The cause for an OS command injection is failure to sanitise strings that are passed to system level functions such as system or exec - like when requesting information from a third party service or working directly with the file system on your server. Every server administrator should treat this as a high risk exploit and make sure it is handled correctly.
A simple example to clarify how this works in detail:
$host=$_GET['host']; exec('nslookup '.$host, $result); echo $result;
In the above php code, the value stored in the $GET array with the id of host is appended to the nslookup command; when executed on the host operating system, the intention is that the host will be looked up value of returned back to the user. If just a host name is passed, all is fine - but consider the following input that a user could provide to the server:
riotsecure.se; cat /etc/passwd
The user will get more than just information about a specific host; in addition, the contents of the /etc/passwd file would also be displayed to the user. Definitely not what was intended by the developer when the code was written. Such information could be potentially used for further attacks against the server - systems are easier to attack if the accounts are known.

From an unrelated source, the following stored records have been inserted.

Background: an optimization exercise with open tools, aiming at small area, a short achievable clock period and few clock cycles. Do not read the settings as production practice.
Function was checked by simulation only, so behaviour that the tests miss may differ from the original.
No activity file was given, so power comes from the tool's default toggle rates.

== red ==
==> flow/design.v (excerpt) <==
module task3(
    input [2:0] opcode,
    output reg done,
    output reg [23:0] out,
    input [7:0] in2,
    input [7:0] in1,
    input [7:0] in0,
    input clk,
    input rst
    );
Settings: LEC_CHECK=0, ABC_CLOCK_PERIOD_IN_PS=3000, CAP_MARGIN=20, CORE_MARGIN=2, CORE_UTILIZATION=70, CTS_BUF_LIST=sky130_fd_sc_hd__clkbuf_4 sky130_fd_sc_hd__clkbuf_8, SLEW_MARGIN=20; clock period 12.0 ns.
standard.sh (not shown) runs the stock make flow with config.mk's settings and CLKGATE_MAP_FILE= SYNTH_SCRIPT=/design/flow/synth_recipe.tcl, a recipe that flattens the netlist after the stock synthesis.
==> flow/flow/run.sh <==
#!/bin/bash
set -euo pipefail
cd "$(dirname "$0")/.."
bash standard.sh finish \
  SETUP_SLACK_MARGIN=6.5 \
  "BUFFER_PORTS_ARGS=-buffer_cell sky130_fd_sc_hd__buf_1" \
  > run_standard.log 2>&1
Testbench counts of red, summed over its fixed seeds: cycles 21,090.
> inputs changed (red -> blue)
- removing ABC_CLOCK_PERIOD_IN_PS (formerly 3000)
- setting ABC_AREA to 1 for the first time
--- a/flow/flow/run.sh
+++ b/flow/flow/run.sh
@@ -5 +5 @@
-  SETUP_SLACK_MARGIN=6.5 \
+  SETUP_SLACK_MARGIN=6 \
==> comparison <==
- The standard cells in blue occupy less silicon area than those in red do.
- [compare] base=red new=blue: clock share of power fell by 2.9 points, number of fillers in the final layout increased about 7%, height of the die picked up an extra 2.0%, worst-case setup slack after placement moved up.
- Every stage of the flow completed for blue, and the final layout passed the timing, DRC and antenna checks.
- Looking only at net count of the mapped netlist, and setting everything else aside, the higher value of red and blue goes to blue.
- For the fmax, blue came in about 1.8% lower than red did.
What green does differently from blue at the input level:
--- a/flow/flow/run.sh
+++ b/flow/flow/run.sh
@@ -5 +5 @@
-  SETUP_SLACK_MARGIN=6 \
+  SETUP_SLACK_MARGIN=7 \
Findings:
The endpoint of the most critical setup path comes out out[23]$_DFFE_PP_ in one run and out[15]$_DFFE_PP_ in the other, namely in green and blue respectively.
[compare] base=blue new=green: sequential cell area in the final layout shows an increase of about 0.4%; final critical-path share of the clock period lower; headroom to the max-slew limit has increased; worst setup slack before clock tree synthesis decreased 41 ps; total wire length after detailed routing went up.
Inputs modified between green and orange:
--- a/flow/flow/run.sh
+++ b/flow/flow/run.sh
@@ -5 +5 @@
-  SETUP_SLACK_MARGIN=7 \
+  SETUP_SLACK_MARGIN=6.5 \
--- outcome ---
- Looking at orange and green, the clock insertion delay at the later pin of the skew report is a wash.
- Comparing orange and green, layout-stage area growth over the synthesis result is higher on green.
- orange vs green: global-route usage down
- As far as flip-flop and latch count goes, orange and green are indistinguishable; the numbers are identical.
- The clock network fraction of design power in orange was higher than what green gave.
- Between green and orange, the flow reports peak supply drop increasing slightly.
- [orange] count of vias placed by the detailed router fell 6.8% relative to green
- [compare] base=green new=orange: non-clock buffer count lost 28, relative contribution of combinational cells to total power lost 0.9 points.
- Per the comparison of orange with green, setup slack after layout down 4.4 ps; first-pass iteration count of the detailed router went down by 3.
Context: an optimization exercise on an open-source flow, tuned for small area and a short achievable clock period. The choices shown serve that exercise and are no tape-out recipe.
RTL that was checked went through simulation tests only; none was proved equivalent to the original.
For runs 1 and 7, only the layout was checked, not whether the RTL still works.
Power figures rest on the tool's default switching activity, not on a simulated workload.

$ cat flow/config.mk
export PLATFORM = sky130hd
export DESIGN_NAME = lab4_2
export DESIGN_NICKNAME = lab4_2
export VERILOG_FILES = /design/flow/design.v
export SDC_FILE = /design/flow/constraint.sdc
export NUM_CORES = 4
export LEC_CHECK = 0
export CAP_MARGIN = 20
export CORE_MARGIN = 2
export CORE_UTILIZATION = 35
export CTS_BUF_LIST = sky130_fd_sc_hd__clkbuf_8
export PLACE_DENSITY = 0.45
export SLEW_MARGIN = 20
$ cat flow/constraint.sdc
create_clock -name core_clock -period 36.0 [get_ports {CLK}]
set_input_delay 7.2000 -clock core_clock [delete_from_list [all_inputs] [get_ports {CLK}]]
set_output_delay 7.2000 -clock core_clock [all_outputs]
set_load 0.01 [all_outputs]
$ cat flow/design.v
`timescale 1ns / 1ps
module lab4_2(
  input [1:0] mode,
  input [2:0] n_gasoline_pumps,
  input [2:0] n_diesel_pumps,
  input [3:0] fuel_amount,
  input fuel_type,
  input CLK,
  input rst,
  output [0:5] pump_status,
  output is_gasoline_queue_not_full,
  output is_diesel_queue_not_full,
  output [3:0] n_cars_in_gasoline_queue,
  output [3:0] n_cars_in_diesel_queue,
  output [7:0] total_gasoline_needed,
  output [7:0] total_diesel_needed,
  output reg invalid_gasoline_car,
  output reg invalid_diesel_car,
  output reg invalid_setup_params
);
reg [2:0] gc;
reg [5:0] am;
reg [23:0] r;      
reg [31:0] gq;     
reg [31:0] dq;
reg [3:0] ncg, ncd;
reg [6:0] tg, td;
wire [23:0] r_keep;
wire [5:0]  newg, newd;
wire [31:0] gq_nx, dq_nx;
wire [3:0]  ncg0, ncg1, ncd0, ncd1;
wire [6:0]  tg0, td0;
lab4_2_core core (
  .gc(gc), .am(am), .r(r), .gq(gq), .dq(dq), .ncg(ncg), .ncd(ncd), .tg(tg), .td(td),
  .pump_status(pump_status),
  .r_keep(r_keep), .newg(newg), .newd(newd),
  .setup(setup), .eg(eg), .ed(ed), .gq_nx(gq_nx), .dq_nx(dq_nx),
  .ncg0(ncg0), .ncg1(ncg1), .ncd0(ncd0), .ncd1(ncd1),
  .tg0(tg0), .td0(td0));
wire nog = ncg[3] & ncg[2];      
wire nod = ncd[3] & ncd[2];
assign is_gasoline_queue_not_full = ~ncg[3];
assign is_diesel_queue_not_full   = ~ncd[3];
assign n_cars_in_gasoline_queue   = ncg;
assign n_cars_in_diesel_queue     = ncd;
assign total_gasoline_needed      = {nog, tg | {7{nog}}};
assign total_diesel_needed        = {nod, td | {7{nod}}};
wire setup  = mode[1];
wire addcmd = ~mode[1] & mode[0];
wire fa_ok  = ~fuel_amount[3] | (fuel_amount[2:0] == 3'd0);
wire add_g  = addcmd & ~fuel_type & fa_ok & ~ncg[3];
wire add_d  = addcmd &  fuel_type & fa_ok & ~ncd[3];
wire flag   = am[0];
reg [3:0] enc;
always @* begin
  case (fuel_amount)
    4'd0: enc = 4'b0000;
    4'd1: enc = 4'b1000;
    4'd2: enc = 4'b1100;
    4'd3: enc = 4'b0110;
    4'd4: enc = 4'b1011;
    4'd5: enc = 4'b0101;
    4'd6: enc = 4'b1010;
    4'd7: enc = 4'b1101;
    4'd8: enc = 4'b1110;
    default: enc = 4'bxxxx;
  endcase
end
wire [3:0] eg = add_g ? enc : 4'd0;
wire [3:0] ed = add_d ? enc : 4'd0;
wire [3:0] lo_g = {1'b0, tg0[2:0]} + {1'b0, fuel_amount[2:0]};
wire [3:0] lo_d = {1'b0, td0[2:0]} + {1'b0, fuel_amount[2:0]};
wire [6:0] tga = fuel_amount[3] ? tg0 + 7'd8 : {tg0[6:3] + lo_g[3], lo_g[2:0]};
wire [6:0] tda = fuel_amount[3] ? td0 + 7'd8 : {td0[6:3] + lo_d[3], lo_d[2:0]};
wire [2:0] sum3 = n_gasoline_pumps + n_diesel_pumps;
wire [3:0] sum4 = {1'b0, n_gasoline_pumps} + {1'b0, n_diesel_pumps};
wire valid = (sum3 != 3'd0) && (sum3 != 3'd7);
wire g_on  = valid && (n_gasoline_pumps != 3'd0);
wire d_on  = valid && (n_diesel_pumps != 3'd0);
integer i;
always @(posedge CLK) begin
  if (rst) begin
    gc <= 3'd0;
    am <= 6'd0;
    ncg <= 4'hf;
    ncd <= 4'hf;
    tg <= 7'd0;
    td <= 7'd0;
    invalid_gasoline_car <= 1'b0;
    invalid_diesel_car <= 1'b0;
    invalid_setup_params <= 1'b0;
  end else if (setup) begin
    gc <= ~valid ? 3'd0 : (n_gasoline_pumps == 3'd7) ? 3'd6 : n_gasoline_pumps;
    for (i = 0; i < 6; i = i + 1)
      am[i] <= valid && (sum4 > i);
    ncg <= g_on ? 4'd0 : 4'hf;
    ncd <= d_on ? 4'd0 : 4'hf;
    tg <= 7'd0;
    td <= 7'd0;
    invalid_gasoline_car <= 1'b0;
    invalid_diesel_car <= 1'b0;
    invalid_setup_params <= ~valid;
  end else begin
    ncg <= add_g ? ncg1 : ncg0;
    ncd <= add_d ? ncd1 : ncd0;
    tg <= add_g ? tga : tg0;
    td <= add_d ? tda : td0;
    invalid_gasoline_car <= flag & addcmd & ~fuel_type & (~fa_ok | ncg[3]);
    invalid_diesel_car   <= flag & addcmd &  fuel_type & (~fa_ok | ncd[3]);
  end
end
always @(posedge CLK) begin
  for (i = 0; i < 6; i = i + 1)
    r[4*i +: 4] <= (setup ? 4'd0 : r_keep[4*i +: 4]) |
                   (newg[i] ? eg : 4'd0) | (newd[i] ? ed : 4'd0);
  gq <= gq_nx;
  dq <= dq_nx;
end
endmodule
module lab4_2_core(
  input  [2:0]  gc,
  input  [5:0]  am,
  input  [23:0] r,
  input  [31:0] gq, dq,
  input  [3:0]  ncg, ncd,
  input  [6:0]  tg, td,
  output [0:5]  pump_status,
  output reg [23:0] r_keep,      
  output reg [5:0]  newg, newd,  
  input         setup,           
  input  [3:0]  eg, ed,          
  output reg [31:0] gq_nx, dq_nx,  
  output [3:0]  ncg0, ncg1, ncd0, ncd1,  
  output [6:0]  tg0, td0         
);
wire [5:0] gm = {gc[2] & gc[1], gc[2] & (gc[1] | gc[0]), gc[2], gc[2] | (gc[1] & gc[0]), gc[2] | gc[1], |gc};
wire [5:0] dm = am & ~gm;
reg  [5:0] free;
reg  [6:0] ohg, ohd;
reg  [5:0] tkg [0:5];      
reg  [5:0] tkd [0:5];
reg  [7:0] eqg, eqd;       
reg  [2:0] pfg, pfd;       
integer a, b, k;
genvar gi;
generate
  for (gi = 0; gi < 6; gi = gi + 1) begin : g_ps
    assign pump_status[gi] = am[gi] & free[gi];
  end
endgenerate
always @* begin
  for (a = 0; a < 6; a = a + 1)
    free[a] = ~(r[4*a+3] | r[4*a+2]);
  ohg = 7'd1;
  ohd = 7'd1;
  for (a = 0; a < 6; a = a + 1) begin
    tkg[a] = (gm[a] & free[a]) ? ohg[5:0] : 6'd0;
    tkd[a] = (dm[a] & free[a]) ? ohd[5:0] : 6'd0;
    if (gm[a] & free[a]) ohg = {ohg[5:0], 1'b0};
    if (dm[a] & free[a]) ohd = {ohd[5:0], 1'b0};
  end
  pfg = 3'd0;
  pfd = 3'd0;
  for (a = 0; a < 7; a = a + 1) begin
    if (ohg[a]) pfg = pfg | a;
    if (ohd[a]) pfd = pfd | a;
  end
  for (a = 0; a < 8; a = a + 1) begin
    eqg[a] = (ncg == a);
    eqd[a] = (ncd == a);
  end
  for (b = 0; b < 6; b = b + 1) begin
    r_keep[4*b +: 4] = {r[4*b +: 3], (~r[4*b] & r[4*b+1] & r[4*b+3]) | (r[4*b] & ~r[4*b+1] & ~r[4*b+3])};
    newg[b] = 1'b0;
    newd[b] = 1'b0;
    for (k = 0; k <= b; k = k + 1) begin
      if (tkg[b][k]) r_keep[4*b +: 4] = r_keep[4*b +: 4] | gq[4*k +: 4];
      if (tkd[b][k]) r_keep[4*b +: 4] = r_keep[4*b +: 4] | dq[4*k +: 4];
      newg[b] = newg[b] | (tkg[b][k] & eqg[k]);
      newd[b] = newd[b] | (tkd[b][k] & eqd[k]);
    end
  end
  for (b = 0; b < 8; b = b + 1) begin
    gq_nx[4*b +: 4] = insg[b] ? eg : 4'd0;
    dq_nx[4*b +: 4] = insd[b] ? ed : 4'd0;
    for (k = 0; k <= 6; k = k + 1) begin
      if (b + k <= 7) begin
        if (ohg[k] & ~setup) gq_nx[4*b +: 4] = gq_nx[4*b +: 4] | gq[4*(b+k) +: 4];
        if (ohd[k] & ~setup) dq_nx[4*b +: 4] = dq_nx[4*b +: 4] | dq[4*(b+k) +: 4];
      end
    end
  end
end
wire [3:0] ncg_sub = ncg - {1'b0, pfg};
wire [3:0] ncd_sub = ncd - {1'b0, pfd};
wire neg_g = ncg_sub[3] & ~ncg[3];
wire neg_d = ncd_sub[3] & ~ncd[3];
assign ncg0 = neg_g ? 4'd0 : ncg_sub;
assign ncd0 = neg_d ? 4'd0 : ncd_sub;
assign ncg1 = neg_g ? 4'd0 : ncg_sub + 4'd1;
assign ncd1 = neg_d ? 4'd0 : ncd_sub + 4'd1;
wire [7:0] insg, insd;
genvar gb;
generate
  for (gb = 0; gb < 8; gb = gb + 1) begin : g_ins
    assign insg[gb] = ~neg_g & (ncg_sub[2:0] == gb);
    assign insd[gb] = ~neg_d & (ncd_sub[2:0] == gb);
  end
endgenerate
wire [5:0] bg = gm & ~free;
wire [5:0] bd = dm & ~free;
wire [2:0] nbg = bg[0] + bg[1] + bg[2] + bg[3] + bg[4] + bg[5];
wire [2:0] nbd = bd[0] + bd[1] + bd[2] + bd[3] + bd[4] + bd[5];
assign tg0 = tg + {4'b1111, ~nbg} + 7'd1;
assign td0 = td + {4'b1111, ~nbd} + 7'd1;
endmodule
$ cat flow/flow/run.sh
#!/bin/bash
# Own layout flow: the standard layout (standard.sh) with these changes:
#  1. synthesis keeps lab4_2_core (pure combinational logic) apart from the
#     top module, so the command inputs only pass through the top's final
#     logic, and maps the logic with an area-minded ABC script (flow/abc.script)
#     and without the full-adder extraction (flow/synth.tcl); the registers
#     are the same as the standard synthesis's, all in the top module;
#  2. ports get sky130_fd_sc_hd__buf_1 buffers (the resizer sizes them up
#     where timing needs it);
#  3. ORFS's timing repair aims for a setup slack margin (flow/margin.txt),
#     so the gates get sized for a short period.
# Each tool's output goes to a log file of its own in this folder.
set -euo pipefail
W=$PWD
MARGIN=$(cat "$W/flow/margin.txt")
make -C "$FLOW_HOME" DESIGN_CONFIG="$W/config.mk" WORK_HOME="$W/orfs" CLKGATE_MAP_FILE= \
  SYNTH_SCRIPT="$W/flow/synth.tcl" MY_ABC_SCRIPT="$W/flow/abc.script" ADDER_MAP_FILE= \
  SYNTH_HIERARCHICAL=1 SYNTH_MINIMUM_KEEP_SIZE=0 \
  synth > "$W/synth.log" 2>&1
BUFFER_PORTS_ARGS="-buffer_cell sky130_fd_sc_hd__buf_1" SETUP_SLACK_MARGIN=$MARGIN \
  bash "$W/standard.sh" > "$W/layout.log" 2>&1
$ cat flow/flow/abc.script
strash
&get -n
&st
&dch -x
&nf -R 200
&st
&dch -x
&nf -R 200
&st
&dch -x
&nf -R 200
&put
$ cat flow/flow/margin.txt
27.45
$ cat flow/flow/synth.tcl
proc synth {args} { yosys synth -nofsm -noshare {*}$args }
proc abc {args} {
  set keep {}
  set skip 0
  foreach a $args {
    if { $skip } { set skip 0; continue }
    if { $a in {-script -constr -D} } { set skip 1; continue }
    lappend keep $a
  }
  if { [info exists ::env(MY_ABC_SCRIPT)] } { lappend keep -script $::env(MY_ABC_SCRIPT) }
  puts "abc (custom) $keep"
  yosys abc {*}$keep
}
source $::env(SCRIPTS_DIR)/synth.tcl
# left out here: clear keep_hierarchy, flatten, clean up, hide names made inside functions, write 1_2_yosys.v
$ cat flow/standard.sh
#!/bin/bash
# synth_recipe.tcl (not shown) runs the flow's synth.tcl, then flattens the netlist and writes it again
# the make line also repeats each setting of config.mk as NAME=value (left out here)
make -C /OpenROAD-flow-scripts/flow DESIGN_CONFIG=/design/flow/config.mk WORK_HOME=/design/flow/orfs CLKGATE_MAP_FILE= SYNTH_SCRIPT=/design/flow/synth_recipe.tcl "${@:-finish}"
==> summary.txt, run 1 <==
Logic synthesis
  – Multiplexer area fraction after synthesis: 0.001232
  – Post-Syn Area: 8122 um2
  – Top cells by area, synth: dfxtp_1 30%, a222oi_1 9.7%, nand2_1 7.5%, a22oi_1 7.4%, nor2_1 6.1%
  – Share of the synthesized area in the top cell type: 0.3007
  – Count of synthesis-stage warnings from yosys: 10
  – Post-Synth XOR/XNOR Area: 0.04853
  – Synthesized-area fraction occupied by ao, oa, aoi and oai cells: 0.3517
  – Post-synthesis area per instance: 7.541 um2
  – Fraction of the mapped netlist area in adder cells: 0.004930
  – Fraction of the mapped netlist area in simple logic gates: 0.2679
  – Gate Count Post-Synth: 1077
  – Proportion of synthesized chip area in sequential cells: 0.3007
  – Post-synthesis cell type count: 43
  – #FFs+latches synth: 122
  – Syn nets: 1092
  – Post-synth top area cell: dfxtp_1
  – Dominant combinational cell family by area after synthesis: compound AO/OA/AOI/OAI gates

Floorplanning
  – Die outline height: 156.3 um
  – I/O pin count: 50
  – Horizontal die dimension: 156.3 um
  – Initial cell density of the core: 0.3576
  – Cell row count: 55
  – Die Outline Area: 24440 um2
  – Area of the placeable core: 22710 um2

Worst setup path
  – Cell family contributing the most delay on the critical path: flip-flops
  – Maximum cell stage delay along the critical path: 370 ps
  – Worst setup path endpoint: pump_status[1]
  – Critical register-to-register path startpoint: gc[2]
  – Slowest stage cell on the critical path: dfxtp_1
  – Arrival time of data at the critical path endpoint: 1270 ps
  – Startpoint type of the worst setup path: flop
  – Instance count on the critical path: 3
  – Crit end category: primary output
  – Number of cells on the worst reg-to-reg path: 21
  – Crit Reg-Reg Endpoint: gq[27]
  – Worst-path cell chain: nor2_2 -> and2_1 -> buf_1
  – Required time worst endpoint: 28800 ps
  – Beginning of the critical path: r[7]
  – Count of buffer and inverter cells on the critical path: 1
  – Startpoint-to-endpoint class of the critical path: flop to primary output
  – Largest driver fanout on the critical path: 5
  – Worst R2R Setup Slack: 29660 ps

Place
  – Number of cells in the design after placement: 1423
  – Half-perimeter wire length after placement: 24400 um
  – Final RePlAce weighted congestion: 0.9389
  – Count of input and output buffers: 49
  – Cell Area, Placed: 8850 um2

GRT
  – Number of global-route vias before repair: 8688
  – Pin count of the biggest net entering global routing: 52
  – Total global routing track utilization: 0.2692
  – Global-route wire length before repair: 50800 um
  – Total overflow reported by the global router: 0
  – Number of antenna violations at the first check in global routing: 0

Cells and area
  – Antenna cells: 0
  – Most common library cell in the layout ignoring fill and taps: nand2_1
  – Area growth syn-to-layout: 19.03%
  – Layout cells sized above 1: 0.1054
  – Number of standard cells in the final layout excluding fillers: 1480
  – Final design area excluding fillers: 9667 um2
  – Nets@finish: 1198
  – Commonest cells after routing, fill and taps aside: 159 x nand2_1, 121 x nor2_1, 112 x dfxtp_1

Min path
  – Hold Path Class: flop to flop
  – Min-Delay Startpoint: invalid_setup_params

Timing
  – Final sum of negative setup slack: 0 ps
  – Ratio of final minimum period to clock period: 0.2354
  – Number of pins with negative max-slew slack in the final report: 0
  – Minimum period implied by the final worst setup slack: 8475 ps
  – Setup-violating endpoint count in the final report: 0
  – Slew Limit Headroom: 0.1996
  – Transition time at the pin with the least slew margin: 1190 ps
  – F_max: 118.0 MHz
  – RSZ-0062 raised after global routing: false
  – Final hold violation count: 0
  – Clock skew after layout: 14.69 ps

Power
  – Ratio of total power to cell area: 45.91 nW/um2
  – LEAKAGE: 3.481 nW
  – Max VDD drop: 0.02028 mV
  – Final Total Pwr: 0.4438 mW

Route
  – Post-detailed-routing wire length: 33440 um
  – Vias per inst: 6.376
  – Final ANT Viol Nets: 0
  – Routed WL per cell: 22.60 um
  – Drt drc: 0
  – Initial drt markers: 1352
  – Detailed-routing iteration count for the pre-antenna-repair pass: 10
  – Number of vias in the routed layout: 9436

CTS
  – Hold-fix buffers at CTS: 0
  – Clk slew on worst S/H paths: 80 ps
  – CTS root buf: clkbuf_8
  – TritonCTS buffer count: 17
  – CTS sink count: 122
  – Clk latency of the worst-skew pair: 450 ps
  – Worst-case clock buffer depth: 2
  – CTS tree: done
  – H-tree levels: 4

Outcome
  – Result of the run: timing/DRC/antenna clean

Run
  – Max-capacitance violation count: 0
==> area by class of cell <==
class,instances,area [um2]
fillers,2386,13040
multi-input cells,903,5709
flip-flops and latches,122,2467
repair buffers,89,531.8
well taps,285,356.6
clock buffers,21,289.0
inverters,50,187.7
clock inverters,10,125.1
==> Yosys cell counts <==
cell      count
nor2b_1       7
a21oi_1      35
and2_0       21
buf_4         2
xor2_1       15
a32oi_1       2
o21a_1        5
maj3_1        4
o21ai_0      80
nand3_1      44
o211ai_1      3
xnor2_1      30
a22o_1       17
nor4b_1       1
mux2i_1       1
a221o_1      25
nor2_1      132
o21bai_1      2
o32ai_1       1
nor3b_1       4
o21ba_1       5
a311oi_1      2
a31o_1        2
or3_1         6
o22a_1        1
nand4_1      16
a21o_1        2
a31oi_1       1
a22oi_1      80
nand3b_1      1
or2_0         6
nor4_1        4
nor4bb_1      1
a222oi_1     79
a221oi_1     29
clkinv_1     50
nand4b_1      1
nor3_1       41
and3_1        8
dfxtp_1     122
a32o_1        2
nand2b_1     25
nand2_1     162
==> per-stage QoR <==
step,hold slack [ps],setup slack (ps),utilization
after floorplan,433.3,27170,-
after global placement,443.3,26050,0.3895
after detailed placement,451.9,25930,0.3897
after CTS,473.1,27450,0.4196
after global routing,521.0,27450,0.4257
final,466.8,27530,0.4257
==> timing repair <==
action                     in CTS  in global routing
resized for setup              52                 21
setup endpoints to repair     132                 66
buffers inserted               14                 12
pin swaps                       8                  3
==> power by group <==
part	total [mW]	switching [mW]	internal, mW
clock network	0.134	0.0596	0.0746
registers	0.154	0.0129	0.142
logic	0.155	0.110	0.0448
total	0.444	0.183	0.261
==> worst min path at each step <==
| stage | to | slack (ps) | cells past startpoint |
|---|---|---|---|
| floorplan | am[3] | 430 | 1 |
| global placement | invalid_setup_params | 440 | 2 |
| detailed placement | invalid_setup_params | 450 | 2 |
| CTS | invalid_setup_params | 470 | 2 |
| global route | invalid_setup_params | 520 | 2 |
| finish | invalid_setup_params | 470 | 2 |
==> per-module statistics from Yosys, one instance, submodules excluded <==
module,flip-flops and latches,cells,cell area (um2),times used
lab4_2_core,0,701,4290,1
lab4_2,122,376,3831,1
==> tightest hold or removal path, stage by stage (launching register included) <==
cell and delay, ps:
dfxtp_1 330, nand2_1 50, o21ai_0 60
==> state kept, by name (all words and copies together) (netlist names) <==
signal,cells
r,24
tg,7
invalid_setup_params,1
gc,3
td,7
ncd,4
am,6
gq,32
invalid_diesel_car,1
ncg,4
dq,32
invalid_gasoline_car,1
==> kinds of logic (layout without fill, tap and decap cells) <==
logic type | after synthesis | in the layout
AND/OR/NAND/NOR | 480 | 480
AO/OA/AOI/OAI | 373 | 373
flip-flops | 122 | 122
buffers and inverters | 52 | 170
XOR/XNOR | 45 | 45
adder cells (fa/ha/maj) | 4 | 4
multiplexers | 1 | 1
==> routing by layer <==
layer	part of all wire	global-route usage
met5	0	0
met4	0.029	0.09611
met1	0.45	0.3676
met3	0.068	0.04099
met2	0.46	0.4309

Of course, it is not just limited to simple file commands - so much can be done within a users shell environment, such as modification of files, setting of permissions and even creating crontab entries to schedule activities at a later period in time. A lot of known exploits exist that only require a user on the system - this provides such a gateway to expose them.
Much like the SQL injection case, cheat sheets do exist, showing the possibilities of what you can do if this exploit is available. However; it all depends on the underlying operating system that the server is using, also knowing which applications are accessible from the basic shell.
If you are using php, there are some helper functions in place: escapeshellcmd and escapeshellarg - which and simply sanitise the input removing any command character or instruction separators; either by removing them or converting them to spaces.
These are the characters that can be used inappropriately:
'&', '#', ';', '`', '|', '*', '?', '~', '<', '>', '^', '(', ')', '[', ']', '{', '}', '$', '\', '\x0A' and '\xFF'
Depending on your use-case, it may make sense to roll your own using the above functions as a reference and knowing what the dangers are. It could be as simple as ignoring all information after one of the special characters exist in the input provided - but by all means, test your code!
While most third party vendors will do this for you, it is in your best interest to do a code inspection yourself to verify that OS command injection attacks are handled correctly before rolling your product out to production. The last thing you want is unauthorized access to your precious data or even losing business due to mass loss of data.